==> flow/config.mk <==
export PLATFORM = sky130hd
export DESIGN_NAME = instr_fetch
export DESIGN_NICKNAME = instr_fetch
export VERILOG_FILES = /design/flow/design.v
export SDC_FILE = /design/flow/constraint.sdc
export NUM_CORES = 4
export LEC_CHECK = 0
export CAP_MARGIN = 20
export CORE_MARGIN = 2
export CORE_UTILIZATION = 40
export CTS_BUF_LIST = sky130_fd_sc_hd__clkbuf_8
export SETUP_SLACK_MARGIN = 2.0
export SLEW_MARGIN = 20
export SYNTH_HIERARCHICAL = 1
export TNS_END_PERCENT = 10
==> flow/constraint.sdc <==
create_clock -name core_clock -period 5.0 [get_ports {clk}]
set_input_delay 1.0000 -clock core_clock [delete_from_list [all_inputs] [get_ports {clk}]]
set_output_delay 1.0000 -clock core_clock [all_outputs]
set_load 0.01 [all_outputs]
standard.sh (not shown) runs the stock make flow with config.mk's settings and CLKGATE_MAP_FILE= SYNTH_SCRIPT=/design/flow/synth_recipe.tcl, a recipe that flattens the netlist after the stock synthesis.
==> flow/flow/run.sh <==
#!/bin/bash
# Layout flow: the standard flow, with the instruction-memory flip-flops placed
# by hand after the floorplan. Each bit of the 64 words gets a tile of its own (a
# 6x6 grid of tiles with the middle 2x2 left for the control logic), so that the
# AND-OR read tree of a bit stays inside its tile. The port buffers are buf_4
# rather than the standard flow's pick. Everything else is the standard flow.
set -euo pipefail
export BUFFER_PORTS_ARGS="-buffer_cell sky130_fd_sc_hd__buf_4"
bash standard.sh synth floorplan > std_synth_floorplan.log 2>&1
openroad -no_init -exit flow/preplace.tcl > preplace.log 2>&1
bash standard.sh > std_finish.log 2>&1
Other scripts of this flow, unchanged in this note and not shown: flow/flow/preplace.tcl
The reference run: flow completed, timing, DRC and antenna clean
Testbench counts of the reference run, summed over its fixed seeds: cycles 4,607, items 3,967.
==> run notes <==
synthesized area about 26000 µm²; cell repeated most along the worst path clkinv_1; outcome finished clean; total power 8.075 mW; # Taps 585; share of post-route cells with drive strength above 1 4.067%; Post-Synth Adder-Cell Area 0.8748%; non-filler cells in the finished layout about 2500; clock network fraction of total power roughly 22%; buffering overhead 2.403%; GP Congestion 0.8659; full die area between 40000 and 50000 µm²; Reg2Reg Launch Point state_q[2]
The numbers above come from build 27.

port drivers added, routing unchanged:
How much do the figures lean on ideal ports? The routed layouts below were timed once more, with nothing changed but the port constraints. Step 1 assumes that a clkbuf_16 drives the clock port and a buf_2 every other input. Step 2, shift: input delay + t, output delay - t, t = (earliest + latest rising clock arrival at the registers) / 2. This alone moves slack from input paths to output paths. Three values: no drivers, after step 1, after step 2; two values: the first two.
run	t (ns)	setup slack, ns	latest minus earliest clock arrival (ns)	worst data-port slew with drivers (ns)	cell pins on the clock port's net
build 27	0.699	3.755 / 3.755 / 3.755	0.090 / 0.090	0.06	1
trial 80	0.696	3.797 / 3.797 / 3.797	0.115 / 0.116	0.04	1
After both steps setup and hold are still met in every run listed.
|---|
Would you copy out every line in the records that includes the string "arrival"?

How much do the figures lean on ideal ports? The routed layouts below were timed once more, with nothing changed but the port constraints. Step 1 assumes that a clkbuf_16 drives the clock port and a buf_2 every other input. Step 2, shift: input delay + t, output delay - t, t = (earliest + latest rising clock arrival at the registers) / 2. This alone moves slack from input paths to output paths. Three values: no drivers, after step 1, after step 2; two values: the first two.
run	t (ns)	setup slack, ns	latest minus earliest clock arrival (ns)	worst data-port slew with drivers (ns)	cell pins on the clock port's net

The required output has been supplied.